(Information supplied begins)
`config.mk`:
```
export PLATFORM = sky130hd
export DESIGN_NAME = stage_id_pipe_flat
export DESIGN_NICKNAME = d
export VERILOG_FILES = /design/src/rtl/stage_id_pipe_if.sv /design/src/rtl/stage_id_pipe.sv /design/src/flat_wrapper.sv
export SDC_FILE = /design/constraint.sdc
export NUM_CORES = 1
export LEC_CHECK = 0
export ABC_AREA = 1
export BUFFER_PORTS_ARGS = -buffer_cell sky130_fd_sc_hd__clkbuf_2
export CORE_AREA = 2 2 145 147
export DETAILED_ROUTE_END_ITERATION = 12
export DIE_AREA = 0 0 147 149
export PLACE_DENSITY = 0.79
export SYNTH_ARGS = -nofsm -noshare
export SYNTH_HDL_FRONTEND = slang
export SYNTH_SLANG_ARGS = --single-unit
```
`constraint.sdc`:
```
create_clock -name clk -period 4.3 [get_ports clk]
set_input_delay 0.86 -clock clk [delete_from_list [all_inputs] [get_ports clk]]
set_output_delay 0.86 -clock clk [all_outputs]
set_load 0.1 [all_outputs]
```
File: src/rtl/run_monitor.sv
// run_monitor: watches a processor run, logs data-memory writes with their
// capture cycle into a show-ahead FIFO, and tracks run/drain/done/timeout.
module run_monitor #(
   parameter int         ADDR_W       = 32,
   parameter int         DATA_W       = 32,
   parameter int         DEPTH        = 16,
   parameter int         CYC_W        = 32,
   parameter logic [5:0] HALT_OPCODE  = 6'h11,
   parameter int         DRAIN_CYCLES = 4,
   parameter int         TIMEOUT      = 100000
) (
   input  logic              clk,
   input  logic              reset,
   input  logic [5:0]        opcode,
   input  logic              mem_we,
   input  logic [ADDR_W-1:0] mem_addr,
   input  logic [DATA_W-1:0] mem_din,
   input  logic              rd_en,
   output logic              rd_valid,
   output logic [ADDR_W-1:0] rd_addr,
   output logic [DATA_W-1:0] rd_data,
   output logic [CYC_W-1:0]  rd_cycle,
   output logic [CYC_W-1:0]  cycle,
   output logic [1:0]        state,
   output logic              done,
   output logic              timed_out,
   output logic              overflow,
   output logic [15:0]       dropped
);

   typedef enum logic [1:0] {
      ST_RUN     = 2'd0,
      ST_DRAIN   = 2'd1,
      ST_DONE    = 2'd2,
      ST_TIMEOUT = 2'd3
   } state_t;

   localparam int PTR_W  = $clog2(DEPTH);
   localparam int DCNT_W = (DRAIN_CYCLES > 1) ? $clog2(DRAIN_CYCLES) : 1;
   localparam logic [DCNT_W-1:0] DRAIN_LOAD = DCNT_W'(DRAIN_CYCLES - 1);
   localparam logic [CYC_W-1:0]  CYC_LAST   = CYC_W'(TIMEOUT - 1);

   state_t              r_state;
   logic [CYC_W-1:0]    r_cycle;
   logic [DCNT_W-1:0]   r_drainCnt;

   logic [ADDR_W-1:0]   r_memAddr  [DEPTH];
   logic [DATA_W-1:0]   r_memData  [DEPTH];
   logic [CYC_W-1:0]    r_memCycle [DEPTH];
   logic [PTR_W:0]      r_wrPtr;
   logic [PTR_W:0]      r_rdPtr;
   logic                r_overflow;
   logic [15:0]         r_dropped;

   logic w_active;
   logic w_timeUp;
   logic w_empty;
   logic w_full;
   logic w_pop;
   logic w_pushReq;
   logic w_push;
   logic w_drop;

   // The limit test uses >= so a run that halts on the last RUN cycle still
   // times out one cycle later, when the counter has already moved past it.
   assign w_active  = (r_state == ST_RUN) || (r_state == ST_DRAIN);
   assign w_timeUp  = (r_cycle >= CYC_LAST);
   assign w_empty   = (r_wrPtr == r_rdPtr);
   assign w_full    = (r_wrPtr[PTR_W] != r_rdPtr[PTR_W]) &&
                      (r_wrPtr[PTR_W-1:0] == r_rdPtr[PTR_W-1:0]);
   assign w_pop     = rd_en && !w_empty;
   assign w_pushReq = mem_we && w_active;
   assign w_push    = w_pushReq && (!w_full || w_pop);
   assign w_drop    = w_pushReq && w_full && !w_pop;

   // Run-state machine and cycle counter; a halt beats the time limit in RUN,
   // while the time limit beats any remaining drain in DRAIN.
   always_ff @(posedge clk or posedge reset) begin
      if (reset) begin
         r_state    <= ST_RUN;
         r_cycle    <= '0;
         r_drainCnt <= '0;
      end else begin
         case (r_state)
            ST_RUN: begin
               r_cycle <= r_cycle + 1'b1;
               if (opcode == HALT_OPCODE) begin
                  r_state    <= ST_DRAIN;
                  r_drainCnt <= DRAIN_LOAD;
               end else if (w_timeUp) begin
                  r_state <= ST_TIMEOUT;
               end
            end
            ST_DRAIN: begin
               r_cycle <= r_cycle + 1'b1;
               if (w_timeUp) begin
                  r_state <= ST_TIMEOUT;
               end else if (r_drainCnt == '0) begin
                  r_state <= ST_DONE;
               end else begin
                  r_drainCnt <= r_drainCnt - 1'b1;
               end
            end
            default: begin
            end
         endcase
      end
   end

   // Log storage; only the pointers need resetting, stale slots are unreachable.
   always_ff @(posedge clk) begin
      if (w_push && !reset) begin
         r_memAddr[r_wrPtr[PTR_W-1:0]]  <= mem_addr;
         r_memData[r_wrPtr[PTR_W-1:0]]  <= mem_din;
         r_memCycle[r_wrPtr[PTR_W-1:0]] <= r_cycle;
      end
   end

   // FIFO pointers plus the sticky overflow flag and saturating drop count.
   always_ff @(posedge clk or posedge reset) begin
      if (reset) begin
         r_wrPtr    <= '0;
         r_rdPtr    <= '0;
         r_overflow <= 1'b0;
         r_dropped  <= '0;
      end else begin
         if (w_push) begin
            r_wrPtr <= r_wrPtr + 1'b1;
         end
         if (w_pop) begin
            r_rdPtr <= r_rdPtr + 1'b1;
         end
         if (w_drop) begin
            r_overflow <= 1'b1;
            if (r_dropped != 16'hFFFF) begin
               r_dropped <= r_dropped + 16'd1;
            end
         end
      end
   end

   assign rd_valid  = !w_empty;
   assign rd_addr   = r_memAddr[r_rdPtr[PTR_W-1:0]];
   assign rd_data   = r_memData[r_rdPtr[PTR_W-1:0]];
   assign rd_cycle  = r_memCycle[r_rdPtr[PTR_W-1:0]];
   assign cycle     = r_cycle;
   assign state     = r_state;
   assign done      = (r_state == ST_DONE);
   assign timed_out = (r_state == ST_TIMEOUT);
   assign overflow  = r_overflow;
   assign dropped   = r_dropped;

endmodule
(Information supplied ends)
_Try it_
Extract from the records above the lines from the one containing "output logic [ADDR_W-1:0]" to the one containing "RUN cycle still", both lines included, exactly as they appear and with nothing else.

_Written solution_
   output logic [ADDR_W-1:0] rd_addr,
   output logic [DATA_W-1:0] rd_data,
   output logic [CYC_W-1:0]  rd_cycle,
   output logic [CYC_W-1:0]  cycle,
   output logic [1:0]        state,
   output logic              done,
   output logic              timed_out,
   output logic              overflow,
   output logic [15:0]       dropped
);

   typedef enum logic [1:0] {
      ST_RUN     = 2'd0,
      ST_DRAIN   = 2'd1,
      ST_DONE    = 2'd2,
      ST_TIMEOUT = 2'd3
   } state_t;

   localparam int PTR_W  = $clog2(DEPTH);
   localparam int DCNT_W = (DRAIN_CYCLES > 1) ? $clog2(DRAIN_CYCLES) : 1;
   localparam logic [DCNT_W-1:0] DRAIN_LOAD = DCNT_W'(DRAIN_CYCLES - 1);
   localparam logic [CYC_W-1:0]  CYC_LAST   = CYC_W'(TIMEOUT - 1);

   state_t              r_state;
   logic [CYC_W-1:0]    r_cycle;
   logic [DCNT_W-1:0]   r_drainCnt;

   logic [ADDR_W-1:0]   r_memAddr  [DEPTH];
   logic [DATA_W-1:0]   r_memData  [DEPTH];
   logic [CYC_W-1:0]    r_memCycle [DEPTH];
   logic [PTR_W:0]      r_wrPtr;
   logic [PTR_W:0]      r_rdPtr;
   logic                r_overflow;
   logic [15:0]         r_dropped;

   logic w_active;
   logic w_timeUp;
   logic w_empty;
   logic w_full;
   logic w_pop;
   logic w_pushReq;
   logic w_push;
   logic w_drop;

   // The limit test uses >= so a run that halts on the last RUN cycle still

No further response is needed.